Creamy Keto Butternut Squash Soup Recipe
- 2 cups butternut squash, peeled and cubed
- 2 tablespoons olive oil
- 2 slices bacon, chopped
- 1 butter
- 1 small onion, diced
- 2 cloves garlic, minced
- 1 teaspoon fresh thyme
- pinch cinnamon
- pinch nutmeg
- 2 cups chicken or vegetable stock
- 1 cup heavy cream
- 1 teaspoon Splenda Brown Sugar Blend
- Pink Himalayan sea salt and fresh ground black pepper to taste
- Preheat the oven to 400 degrees Fahrenheit. In a large bowl, toss chopped butternut squash with olive oil and season with salt and pepper.
- Lay the squash evenly on a lightly sprayed/greased sheet pan and roast in the oven for about 25-30 minutes (flipping halfway through) until it softens.
- Place chopped bacon in a large soup pot and turn the heat on medium-low until cooked through.
- Stir in the butter, onion and garlic, cooking until translucent and aromatic.
- Turn up the heat to high and stir constantly for about 45 seconds until it thickens scraping any bits off of the bottom of the pot.
- Add in the roasted butternut squash and the rest of the ingredients and bring to a boil. Lower the heat to low and cover to let simmer for 30 minutes, stirring occasionally.
- Remove from heat and season with the artificial brown sugar and salt and pepper. Blend the soup with an immersion hand blender or puree into a blender until smooth. Adjust seasonings if needed and serve.
Is Butternut Squash Good for Weight Loss?
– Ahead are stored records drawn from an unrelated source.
[src/rtl/cpi_port_cell.sv]
// One byte-wide port: pin synchroniser and registered output drivers.
// Assumes pin_in arrives asynchronously and cfg comes from sys_clk flops.
module cpi_port_cell #(
    parameter int WIDTH = 8
) (
    input wire logic sys_clk,
    input wire logic resetn,
    input wire cpi_pkg::cpi_port_cfg_type cfg,
    input wire logic xbar_en,
    input wire logic [WIDTH-1:0] periph_level,
    input wire logic [WIDTH-1:0] pin_in,
    output logic [WIDTH-1:0] pin_out,
    output logic [WIDTH-1:0] pin_oe,
    output logic [WIDTH-1:0] pin_level
);
    import cpi_pkg::*;

    logic [WIDTH-1:0] pin_meta;
    logic [WIDTH-1:0] src_level;
    logic [WIDTH-1:0] next_oe;
    logic [WIDTH-1:0] next_out;
    logic [WIDTH-1:0] pp_gpio;
    logic [WIDTH-1:0] od_gpio;
    logic [WIDTH-1:0] pp_periph;

    // ************************************************************
    // Pin synchroniser
    // ************************************************************
    // Two stages; only the second one is seen by any logic
    always_ff @(posedge sys_clk or negedge resetn) begin
        if (!resetn) begin
            pin_meta <= '0;
            pin_level <= '0;
        end else begin
            pin_meta <= pin_in;
            pin_level <= pin_meta;
        end
    end

    // ************************************************************
    // Driver decision
    // ************************************************************
    // Allocated pins follow the peripheral, others the data latch
    always_comb begin
        src_level = (cfg.alloc & periph_level)
            | (~cfg.alloc & cfg.data);
        // Driver on only when crossbar is live and pin is not an input
        next_oe = {WIDTH{xbar_en}}
            & ~(cfg.alloc & cfg.indir);
        // Push-pull always drives; open-drain drives only a zero
        next_oe = next_oe
            & (cfg.mode | ~src_level);
        next_out = next_oe & cfg.mode & src_level;
    end

    // Registered so pins never glitch on decode changes
    always_ff @(posedge sys_clk or negedge resetn) begin
        if (!resetn) begin
            pin_oe <= '0;
            pin_out <= '0;
        end else begin
            pin_oe <= next_oe;
            pin_out <= next_out;
        end
    end

    // ************************************************************
    // Checks
    // ************************************************************
    assign pp_gpio = ~cfg.alloc & cfg.mode;
    assign od_gpio = ~cfg.alloc & ~cfg.mode;
    assign pp_periph = cfg.alloc & ~cfg.indir & cfg.mode;

    a_push_pull_drive:
    assert property (@(posedge sys_clk) disable iff (!resetn)
        xbar_en |=> ((pin_oe & $past(pp_gpio)) == $past(pp_gpio))
            && ((pin_out & $past(pp_gpio))
                == ($past(cfg.data) & $past(pp_gpio))))
    else $error("push-pull pin not driven to its data bit");

    a_open_drain_drive:
    assert property (@(posedge sys_clk) disable iff (!resetn)
        xbar_en |=> ((pin_out & $past(od_gpio)) == '0)
            && ((pin_oe & $past(od_gpio))
                == (~$past(cfg.data) & $past(od_gpio))))
    else $error("open-drain pin drive wrong");

    a_input_pin_off:
    assert property (@(posedge sys_clk) disable iff (!resetn)
        ##1 ((pin_oe & $past(cfg.alloc & cfg.indir)) == '0))
    else $error("driver on for a peripheral input pin");

    a_periph_level_out:
    assert property (@(posedge sys_clk) disable iff (!resetn)
        xbar_en |=> ((pin_out & $past(pp_periph))
            == ($past(periph_level) & $past(pp_periph))))
    else $error("allocated pin does not follow peripheral");

endmodule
Butternut squash is low in calories and rich in fiber, which makes it a healthy choice for a balanced weight management diet. It contains both insoluble fiber, which is linked with fat loss and appetite suppression, which is helpful if you’re trying to lose weight.
According to an 18-month study, women who had the highest intake of fiber lost more weight than those with the lowest intake of fiber. This proves that fiber is beneficial for weight loss.
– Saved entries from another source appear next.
## src/logic/lpwc_regs.svh

```systemverilog
// Constants of the low-power mode and wakeup controller.
// Assumes a 40 MHz system clock; included by the controller files.
`ifndef LPWC_REGS_SVH
`define LPWC_REGS_SVH
`define LPWC_CLK_MHZ        40
`define LPWC_STOP_EXIT_NS   3500
`define LPWC_SBY_EXIT_NS    60000
`define LPWC_STOP_EXIT_CYC  ((`LPWC_STOP_EXIT_NS * `LPWC_CLK_MHZ) / 1000)
`define LPWC_SBY_EXIT_CYC   ((`LPWC_SBY_EXIT_NS * `LPWC_CLK_MHZ) / 1000)
`define LPWC_N_PINS         3
`define LPWC_N_LINES        8
`define LPWC_CNT_W          12
`endif

```

## src/logic/lpwc_pkg.sv

```systemverilog
// Types of the low-power mode and wakeup controller.
// Assumes nothing beyond the constants header.
package lpwc_pkg;
  typedef enum logic [2:0] {
    LPWC_RUN      = 3'b000,
    LPWC_STOP     = 3'b001,
    LPWC_SBY_CLK  = 3'b010,
    LPWC_SBY_NCLK = 3'b011,
    LPWC_EXIT     = 3'b100
  } lpwc_state_e;
endpackage : lpwc_pkg

```

## src/logic/lpwc_wake_latch.sv

```systemverilog
// Always-on wakeup latch: edge detect and sticky hold of wakeup sources.
// Assumes synchronous inputs; cleared only once the exit sequence starts.
`timescale 1ns/1ps
`include "lpwc_regs.svh"
module lpwc_wake_latch #(
  parameter int W = 8
) (
  // Clock and reset
  input  wire logic         i_clk,
  input  wire logic         i_rst_n,
  // Sources and control
  input  wire logic [W-1:0] i_src,
  input  wire logic [W-1:0] i_edge_mode,
  input  wire logic         i_arm,
  input  wire logic         i_clr,
  // Latched request
  output logic      [W-1:0] o_pend
);
  logic [W-1:0] prev_q;
  logic [W-1:0] hit;

  // Rising edge or level per source
  assign hit = i_edge_mode & i_src & ~prev_q | ~i_edge_mode & i_src;

  // Sticky pending; a new hit beats the clear
  always_ff @(posedge i_clk) begin
    if (!i_rst_n) begin
      prev_q <= '0;
      o_pend <= '0;
    end else begin
      prev_q <= i_src;
      o_pend <= (i_clr ? '0 : o_pend) | (i_arm ? hit : '0);
    end
  end
endmodule : lpwc_wake_latch

```

## src/logic/lpwc_ctrl.sv

```systemverilog
// Low-power mode controller: stop, standby with and without clock, exit.
// Assumes synchronous inputs and a core that requests modes by pulses.
`timescale 1ns/1ps
`include "lpwc_regs.svh"
module lpwc_ctrl
  import lpwc_pkg::*;
#(
  parameter int N_PERIPH  = 4,
  parameter int STOP_CYC  = `LPWC_STOP_EXIT_CYC,
  parameter int SBY_CYC   = `LPWC_SBY_EXIT_CYC
) (
  // Clock and reset
  input  wire logic                      i_clk,
  input  wire logic                      i_rst_n,
  // Core mode requests
  input  wire logic                      i_stop_req,
  input  wire logic                      i_sby_req,
  input  wire logic                      i_sby_keep_rtc,
  // Stop wakeup sources
  input  wire logic [`LPWC_N_LINES-1:0]  i_external_event_lines,
  input  wire logic                      i_supply_voltage_detector,
  input  wire logic [1:0]                i_analog_comparator,
  input  wire logic                      i_vref_on,
  input  wire logic                      i_serial_start_bit,
  input  wire logic                      i_serial_frame_wake,
  input  wire logic                      i_twowire_addr_match,
  input  wire logic                      i_low_power_timer_wake,
  // Standby wakeup sources
  input  wire logic                      i_external_reset_pin,
  input  wire logic                      i_independent_watchdog_rst,
  input  wire logic [`LPWC_N_PINS-1:0]   i_wakeup_pin,
  input  wire logic [4:0]                i_rtc_event,
  // Fast oscillator requests by peripherals
  input  wire logic [N_PERIPH-1:0]       i_fosc_req,
  // Power and clock controls
  output logic                           o_core_clk_en,
  output logic                           o_core_pwr_on,
  output logic                           o_pll_en,
  output logic                           o_fast_internal_osc_en,
  output logic                           o_fast_crystal_osc_en,
  output logic                           o_multispeed_internal_osc_en,
  output logic                           o_low_speed_osc_en,
  output logic [N_PERIPH-1:0]            o_fosc_gate,
  output logic                           o_cmp_gptim_link_en,
  output logic                           o_cmp_low_power_timer_unit_link_en,
  output logic                           o_tim_tim_link_en,
  output logic                           o_wake_irq,
  output logic                           o_state_lost,
  output logic [2:0]                     o_mode
);
  localparam int NS = `LPWC_N_LINES + 8;
  localparam int NB = 2 + `LPWC_N_PINS + 5;

  lpwc_state_e          state_q, state_d;
  logic [`LPWC_CNT_W-1:0] cnt_q;
  logic [NS-1:0]        stop_src, stop_pend;
  logic [NB-1:0]        sby_src, sby_edge, sby_pend;
  logic [NB-1:0]        sby_allow;
  logic                 in_stop, in_sby, in_sby_clk, stop_wake, sby_wake;
  logic                 exit_start, lost_q;

  // Stop sources; comparators count only with the reference on
  assign stop_src = {i_external_event_lines, i_supply_voltage_detector,
    i_analog_comparator & {2{i_vref_on}}, i_serial_start_bit,
    i_serial_frame_wake, i_twowire_addr_match, i_low_power_timer_wake,
    1'b0};
  // Standby sources: reset and watchdog as levels, pins and clock as edges
  assign sby_src   = {i_external_reset_pin, i_independent_watchdog_rst,
                      i_wakeup_pin, i_rtc_event};
  assign sby_edge  = {2'b00, {`LPWC_N_PINS{1'b1}}, 5'h1F};
  // Without the kept clock only reset pin and wakeup pins may exit
  assign sby_allow = in_sby_clk ? {NB{1'b1}}
                   : {1'b1, 1'b0, {`LPWC_N_PINS{1'b1}}, 5'h00};

  assign in_stop    = state_q == LPWC_STOP;
  assign in_sby_clk = state_q == LPWC_SBY_CLK;
  assign in_sby     = in_sby_clk | (state_q == LPWC_SBY_NCLK);
  assign stop_wake  = in_stop & |stop_pend;
  assign sby_wake   = in_sby & |(sby_pend & sby_allow);
  assign exit_start = state_q == LPWC_EXIT;

  // Always-on wakeup latches
  lpwc_wake_latch #(.W(NS)) u_stop_latch (
    .i_clk       (i_clk),
    .i_rst_n     (i_rst_n),
    .i_src       (stop_src),
    .i_edge_mode ({NS{1'b0}}),
    .i_arm       (in_stop),
    .i_clr       (exit_start),
    .o_pend      (stop_pend)
  );
  lpwc_wake_latch #(.W(NB)) u_sby_latch (
    .i_clk       (i_clk),
    .i_rst_n     (i_rst_n),
    .i_src       (sby_src),
    .i_edge_mode (sby_edge),
    .i_arm       (in_sby),
    .i_clr       (exit_start),
    .o_pend      (sby_pend)
  );

  // Mode sequencing
  always_comb begin
    state_d = state_q;
    unique case (state_q)
      LPWC_RUN: begin
        if (i_sby_req) begin
          state_d = i_sby_keep_rtc ? LPWC_SBY_CLK : LPWC_SBY_NCLK;
        end else if (i_stop_req) begin
          state_d = LPWC_STOP;
        end
      end
      LPWC_STOP:     if (stop_wake) state_d = LPWC_EXIT;
      LPWC_SBY_CLK,
      LPWC_SBY_NCLK: if (sby_wake) state_d = LPWC_EXIT;
      LPWC_EXIT:     if (cnt_q == '0) state_d = LPWC_RUN;
      default:       state_d = LPWC_RUN;
    endcase
  end

  // State, exit countdown and outputs
  always_ff @(posedge i_clk) begin
    if (!i_rst_n) begin
      state_q <= LPWC_RUN;
      cnt_q   <= '0;
      lost_q  <= 1'b0;
      o_wake_irq <= 1'b0;
    end else begin
      state_q <= state_d;
      o_wake_irq <= stop_wake | sby_wake;
      if (stop_wake) begin
        cnt_q <= `LPWC_CNT_W'(STOP_CYC - 2);
      end else if (sby_wake) begin
        cnt_q <= `LPWC_CNT_W'(SBY_CYC - 2);
      end else if (cnt_q != '0) begin
        cnt_q <= cnt_q - 1'b1;
      end
      if (state_d == LPWC_SBY_CLK || state_d == LPWC_SBY_NCLK) begin
        lost_q <= 1'b1;
      end else if (state_d == LPWC_RUN) begin
        lost_q <= 1'b0;
      end
    end
  end

  // Clock and power controls follow the next state
  always_ff @(posedge i_clk) begin
    if (!i_rst_n) begin
      o_core_clk_en   <= 1'b1;
      o_core_pwr_on   <= 1'b1;
      o_pll_en        <= 1'b1;
      o_fast_crystal_osc_en        <= 1'b1;
      o_multispeed_internal_osc_en <= 1'b1;
      o_fast_internal_osc_en       <= 1'b1;
      o_low_speed_osc_en  <= 1'b1;
      o_fosc_gate     <= '1;
      o_cmp_gptim_link_en <= 1'b1;
      o_cmp_low_power_timer_unit_link_en <= 1'b1;
      o_tim_tim_link_en   <= 1'b1;
      o_state_lost    <= 1'b0;
      o_mode          <= LPWC_RUN;
    end else begin
      o_core_clk_en   <= state_d == LPWC_RUN;
      o_core_pwr_on   <= !(state_d == LPWC_SBY_CLK ||
                           state_d == LPWC_SBY_NCLK);
      o_pll_en        <= state_d == LPWC_RUN;
      o_fast_crystal_osc_en        <= state_d == LPWC_RUN;
      o_multispeed_internal_osc_en <= state_d == LPWC_RUN;
      // Fast osc in stop only while a peripheral asks
      o_fast_internal_osc_en <= state_d == LPWC_RUN ||
        (state_d == LPWC_STOP && |i_fosc_req);
      o_fosc_gate     <= (state_d == LPWC_STOP) ? i_fosc_req
                       : (state_d == LPWC_RUN) ? '1 : '0;
      // Slow osc kept for the clock and watchdog
      o_low_speed_osc_en <= state_d != LPWC_SBY_NCLK;
      o_cmp_low_power_timer_unit_link_en <= !(state_d == LPWC_SBY_CLK ||
                               state_d == LPWC_SBY_NCLK);
      o_cmp_gptim_link_en <= state_d == LPWC_RUN ||
                             state_d == LPWC_EXIT;
      o_tim_tim_link_en   <= state_d == LPWC_RUN ||
                             state_d == LPWC_EXIT;
      o_state_lost    <= lost_q;
      o_mode          <= state_d;
    end
  end

  // Assertions
  int unsigned wait_q;
  logic        from_stop_q;
  always_ff @(posedge i_clk) begin
    if (!i_rst_n || state_q != LPWC_EXIT) wait_q <= 0;
    else wait_q <= wait_q + 1;
  end
  // Remembers whether the running exit left stop or standby
  always_ff @(posedge i_clk) begin
    if (!i_rst_n) begin
      from_stop_q <= 1'b0;
    end else if (stop_wake) begin
      from_stop_q <= 1'b1;
    end else if (sby_wake) begin
      from_stop_q <= 1'b0;
    end
  end
  // One cycle goes from latch to exit, so the exit state gets one less
  a_stop_exit_time: assert property (
    @(posedge i_clk) disable iff (!i_rst_n)
    exit_start && from_stop_q |-> wait_q < STOP_CYC - 1)
    else $error("stop exit too slow");
  a_sby_exit_time: assert property (
    @(posedge i_clk) disable iff (!i_rst_n)
    exit_start && !from_stop_q |-> wait_q < SBY_CYC - 1)
    else $error("standby exit too slow");
  a_stop_wake_go: assert property (@(posedge i_clk) disable iff (!i_rst_n)
    stop_wake |=> state_q == LPWC_EXIT) else $error("stop wake lost");
  a_stop_clk_off: assert property (@(posedge i_clk) disable iff (!i_rst_n)
    state_q == LPWC_STOP |-> !o_core_clk_en && !o_pll_en)
    else $error("clock runs in stop");
  a_fosc_only_req: assert property (@(posedge i_clk) disable iff (!i_rst_n)
    $past(state_d) == LPWC_STOP && $past(i_rst_n) |->
    o_fosc_gate == $past(i_fosc_req))
    else $error("fast osc gate wrong");
  a_sby_pwr_off: assert property (@(posedge i_clk) disable iff (!i_rst_n)
    in_sby |-> !o_core_pwr_on) else $error("core powered");
  a_sby_slow_osc: assert property (@(posedge i_clk) disable iff (!i_rst_n)
    in_sby_clk |-> o_low_speed_osc_en && !o_fast_crystal_osc_en)
    else $error("osc wrong in standby");
  a_nclk_no_rtc: assert property (@(posedge i_clk) disable iff (!i_rst_n)
    state_q == LPWC_SBY_NCLK && !(|(sby_pend & sby_allow)) |=>
    state_q == LPWC_SBY_NCLK) else $error("bad standby exit");
  a_link_stop: assert property (@(posedge i_clk) disable iff (!i_rst_n)
    in_stop |-> o_cmp_low_power_timer_unit_link_en && !o_tim_tim_link_en)
    else $error("link state wrong");
  a_pend_hold: assert property (@(posedge i_clk) disable iff (!i_rst_n)
    |stop_pend && !exit_start |=> |stop_pend)
    else $error("wake lost");
  c_stop_cycle: cover property (@(posedge i_clk) in_stop ##1 exit_start);
  c_sby_clk:    cover property (@(posedge i_clk) in_sby_clk ##1 exit_start);
  c_sby_nclk:   cover property (@(posedge i_clk)
    state_q == LPWC_SBY_NCLK ##1 exit_start);
  c_fosc_req:   cover property (@(posedge i_clk) in_stop && |i_fosc_req);
endmodule : lpwc_ctrl

```

## config.mk

```make
export PLATFORM = sky130hd
export DESIGN_NAME = lpwc_ctrl
export DESIGN_NICKNAME = d
export VERILOG_FILES = /design/src/logic/lpwc_pkg.sv /design/src/logic/lpwc_wake_latch.sv /design/src/logic/lpwc_ctrl.sv
export VERILOG_INCLUDE_DIRS = /design/src /design/src/logic
export SDC_FILE = /design/constraint.sdc
export NUM_CORES = 1
export LEC_CHECK = 0
export ABC_AREA = 1
export BUFFER_PORTS_ARGS = -buffer_cell sky130_fd_sc_hd__buf_2
export CORE_MARGIN = 5
export CORE_UTILIZATION = 38
export DETAILED_ROUTE_END_ITERATION = 10
export GPL_ROUTABILITY_DRIVEN = 0
export HOLD_SLACK_MARGIN = 0.15
export SYNTH_ARGS = -nofsm -noshare
export SYNTH_HDL_FRONTEND = slang
export SYNTH_SLANG_ARGS = --single-unit
```

## constraint.sdc

```tcl
create_clock -name i_clk -period 2.25 [get_ports i_clk]
set_clock_uncertainty 0.2 [all_clocks]
set_input_delay 0.45 -clock i_clk [delete_from_list [all_inputs] [get_ports i_clk]]
set_output_delay 0.45 -clock i_clk [all_outputs]
set_load 0.02 [all_outputs]
```

* Yosys cells after proc, flatten, opt, wreduce, memory -nomap -nowiden
Index checks and enable logic that the tools add are counted.
** Word-level totals
- Register bits after elaboration :: 63
- Bits of input ports :: 35
- Output and inout port bits :: 19
** Cells by class
- $add $sub $neg :: 1
- Equal/unequal tests :: 9
- Muxes and demuxes :: 19
- Bitwise gates (word level) :: 12
- Reductions and logical operators :: 18
** Operators by type and width (count)
- 16-bit 2-to-1 mux :: 2
- 12-bit 2-to-1 mux :: 2
- 10-bit 2-to-1 mux :: 2
- 10-bit bitwise OR :: 2
- 16-bit bitwise OR :: 1
- 16-bit OR reduction :: 1
- 3-bit 2-to-1 mux :: 5
- 3-bit by 2-bit equality test with 1-bit output (second input constant) :: 4
- 12-bit logical NOT :: 1
- 3-bit one-hot mux with 4 select lines :: 1
- 12-bit nonzero test :: 1
- 12-bit by 1-bit subtractor with 12-bit output (second input constant) :: 1
- 10-bit AND :: 1
- 8-bit by 10-bit AND with 10-bit output :: 1
- 10-bit NOT :: 1
- 10-bit OR reduction :: 1
- 9-bit 2-to-1 mux :: 1
- 4-bit 2-to-1 mux :: 2
- 8-bit 2-to-1 mux :: 1
- 3-bit by 1-bit equality test with 1-bit output (second input constant) :: 2
- 3-bit equality test (second input constant) :: 2
- 3-bit logical NOT :: 2
- 2-bit nonzero test :: 2
- 2-bit OR reduction :: 2
- 12 further kinds :: 18

* Logic depth before layout (Yosys ltp)
Gate-level depths: netlist of run 1.
- Word-level depth :: 10
- Gate-level depth with buffers :: 11
- Depth with buffers taken out :: 11

* By module
A second synthesis of run 1 with hierarchy kept.
** Unflattened totals
- Cell total of the unflattened synthesis :: 485
- Area total of the unflattened synthesis :: 3438.3 µm²
** Modules (own cells, without submodules)
- lpwc_ctrl :: times used 1, cells an instance 213, area each 1455.1 µm², seq. area each 540.5 µm²
- lpwc_wake_latch (u_stop_latch) :: times used 1, cells an instance 168, area each 1243.7 µm², seq. area each 640.6 µm²
- lpwc_wake_latch (u_sby_latch) :: times used 1, cells an instance 104, area each 739.5 µm², seq. area each 400.4 µm²

* Worst setup path before layout of run 1
No wires, ideal clock.
- Kind :: reg-to-reg
- Start point :: register, netlist name o_mode[0]
- End point :: register o_fast_internal_osc_en
- Setup time :: 117 ps
- Data arrival time :: 1321 ps
- Required time :: 1933 ps
- Slack :: 612 ps
- Cell stages (with the launch flop) :: 8
- Clock period less this slack :: 1638 ps
- Cell sequence :: dfxtp_1 > inv_2 > nor3_4 > nand2_1 > nand3_2 > nand2_2 > nand3_2 > nand2_1
** RTL lines
- end signal: assignment :: line lpwc_ctrl.sv:170 : o_fast_internal_osc_en <= state_d == LPWC_RUN ||
- end: declaration :: line lpwc_ctrl.sv:39 : output logic o_fast_internal_osc_en,

* Worst setup path in the final report of run 1
- Start point :: register cnt_q[0]
- End point :: register o_fosc_gate[3]
** On the way
- Word-level cells in the longest chain between the ends :: 6
** Ends and longest elaborated chain
- start: declaration :: line lpwc_ctrl.sv:55 : logic [`LPWC_CNT_W-1:0] cnt_q;
- start signal: assignment :: line lpwc_ctrl.sv:132 : cnt_q <= `LPWC_CNT_W'(STOP_CYC - 2);
- start signal: assignment :: line lpwc_ctrl.sv:134 : cnt_q <= `LPWC_CNT_W'(SBY_CYC - 2);
- start signal: assignment :: line lpwc_ctrl.sv:136 : cnt_q <= cnt_q - 1'b1;
- 12-bit logical NOT * :: line lpwc_ctrl.sv:116 : LPWC_EXIT: if (cnt_q == '0) state_d = LPWC_RUN;
- 3-bit 2-to-1 mux * :: line lpwc_ctrl.sv:116
- 3-bit one-hot mux with 4 select lines * :: line lpwc_ctrl.sv:105 : unique case (state_q)
- 3-bit logical NOT :: line lpwc_ctrl.sv:173 : : (state_d == LPWC_RUN) ? '1 : '0;
- 4-bit 2-to-1 mux :: line lpwc_ctrl.sv:173
- 4-bit 2-to-1 mux * :: line lpwc_ctrl.sv:172 : o_fosc_gate <= (state_d == LPWC_STOP) ? i_fosc_req
- end signal: assignment :: line lpwc_ctrl.sv:172
- end: declaration :: line lpwc_ctrl.sv:43 : output logic [N_PERIPH-1:0] o_fosc_gate,
Mark *: on every way between the ends. The rest lies on a longest branch, timed or not.
A chain may end at the register's enable or synchronous reset.

==> parameters.txt, run 1 <==
Parameter                              Value

Critical path
  End point of the critical path    o_fosc_gate[3]
  Master of the slowest instance on the critical path    dfxtp_1
  Signal arrival time at the worst endpoint    1.81 ns
  Depth of the worst register-to-register path    10
  Capture point of the worst reg-to-reg path    o_fosc_gate[3]
  Endpoint kind of the worst setup timing path    register
  Kind of start point of the critical path    register
  Data required time of the worst path    2.28 ns
  Bufs and invs on worst path    1
  Critical path depth    10
  Worst reg2reg setup slack    0.47 ns
  Launch instance of the worst register-to-register path    cnt_q[0]
  Delay of the slowest cell on the worst path    0.40 ns
  Kind of cell with the highest combined delay on the critical path    simple AND/OR/NAND/NOR gates
  CP Launch Point    cnt_q[0]
  Critical Path, Cell by Cell    inv_1 -> ha_1 -> nand3_1 -> nor2_1 -> nand2_1 -> nand2_1 -> nand3_2 -> nand2_2 -> nand3_2 -> nand2_1
  Biggest fanout along the worst timing path    7
  CP Class    register to register
  Most Frequent Cell on Critical Path    nand2_1

Final layout
  Fillers    633
  Area growth from synthesis to layout    25.8%
  Fin cells    468
  Util after Layout    49.0%
  ANT cells    0
  Area taken by multi-input logic gates    1050 sq um
  Fraction of final layout cells with drive strength greater than 1    23.3%
  Count of nets after finishing    423
  Storage element area    1200 sq um

Routing
  Ratio of routed vias to standard cells    4.61
  Routed WL per cell    11.4 um
  DRC Markers    0
  Routed wire length    5.34 mm
  Total via count after detailed routing    2,157
  Initial drt markers    108
  Iteration count of the initial detailed-routing pass    4
  Number of nets with antenna violations after detailed routing    0

Synth
  Library cell occupying the most area in the post-synthesis netlist    dfxtp_1
  Top area cells in the synthesized netlist    dfxtp_1 49%, nand2_1 12%, inv_1 5.5%
  Distinct cell type count of the synthesized netlist    31
  Nets in the synthesized netlist    357
  Proportion of register bits with asynchronous set or reset after synthesis    0%
  Register area share after synthesis    48.5%
  Count of flip-flops with a built-in enable after synthesis    0
  Total of flip-flops plus latches after synthesis    60
  Warning count from the yosys run    0
  Area share of the largest cell type after synthesis    48.5%
  Post-Synthesis Cell Area    2470 sq um
  Syn Inst Count    320
  Post-Syn Area per Cell    7.73 sq um
  Main flop type after synthesis    dfxtp_1

Clock network
  Post-CTS Resized    0
  Number of buffers between clock root and the deepest sink    2
  Number of buffers inserted to repair setup after CTS    0
  H-Tree Level Count    3
  Skew-Pair Late Insertion Delay    0.34 ns
  Cts bufs inserted    9
  Number of hold buffers added after cts    12
  Clock tree from TritonCTS    done
  Root buf cell    clkbuf_8
  Sinks on Clock Net    60
  Clock Pin Slew Worst Setup and Hold Paths    0.07 ns

Global routing
  Total routing resource utilization after global routing    13.6%
  Largest net degree at the start of global routing    26
  Via count of the first global-routing pass    2,072
  Wire length of the first global-routing pass    9.16 mm
  Overflow after GRT    0
  Antenna violations before repair    0

Timing
  Number of hold violations in the final report    0
  RSZ-0062 raised after global routing    false
  Count of final setup violators    0
  Sum of negative setup slack    0 ns
  Maximum clock rate    561 MHz
  Worst hold slack after final layout    0.163 ns
  Minimum period implied by the final worst setup slack    1.78 ns
  Slew Viols, Final    0
  Rel. slew slack    67.0%
  Tcrit/Tclk final    79.2%
  Slew @ Worst Pin    0.492 ns

Floorplanning
  IO Count    54
  DIE AREA    8230 sq um
  Core Rows    29
  Die outline width    90.7 um
  Starting Density    39.0%
  Core Region    6350 sq um
  Overall die height    90.7 um

Power
  Sequential cell fraction of total power    35.9%
  Power density relative to cell area    1410 nW/um^2
  Clock share of power    22.8%
  Sw frac    40.5%
  Net switching power figure    0.00178 W
  Lkg Pwr    1.50 nW
  Maximum vdd ir drop    0.000662 V
  PnR Total Power    0.00438 W
  Comb power frac    41.3%
  Internal Dissipation    0.00261 W

Placement
  Number of I/O port buffers    53
  Placed insts    440
  HPWL Detailed    3.85 mm

Worst hold path
  Class of the most critical hold timing path    input port to register
  Hold Crit Start    i_serial_frame_wake

Flow run
  Number of maximum-capacitance violations    0

Run status
  Run status    completed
Are Butternut Squash Seeds Safe to Eat?
All squash seeds (from butternut, acorn or spaghetti squash) are completely edible and make a nutritional snack. You can eat them just like you would pumpkin seeds (pepitas) because pumpkins are also of the squash family.
Is Butternut Squash a Healthy Complex Carbohydrate?
Butternut squash is an excellent source of fiber, providing you with over 25% of your daily needs in just one cup. This makes it a nutritious complex carbohydrate that has a low glycemic index of just 51 so it won’t spike your blood sugar or insulin levels.
Is Butternut Squash Safe to Eat During Pregnancy?
Just one cup of butternut squash contains around 40% of your daily recommended iron needs. This mineral is important for the cognitive development of the fetus and reduces the risk of anemia, a factor that helps prevent maternal and neonatal deaths.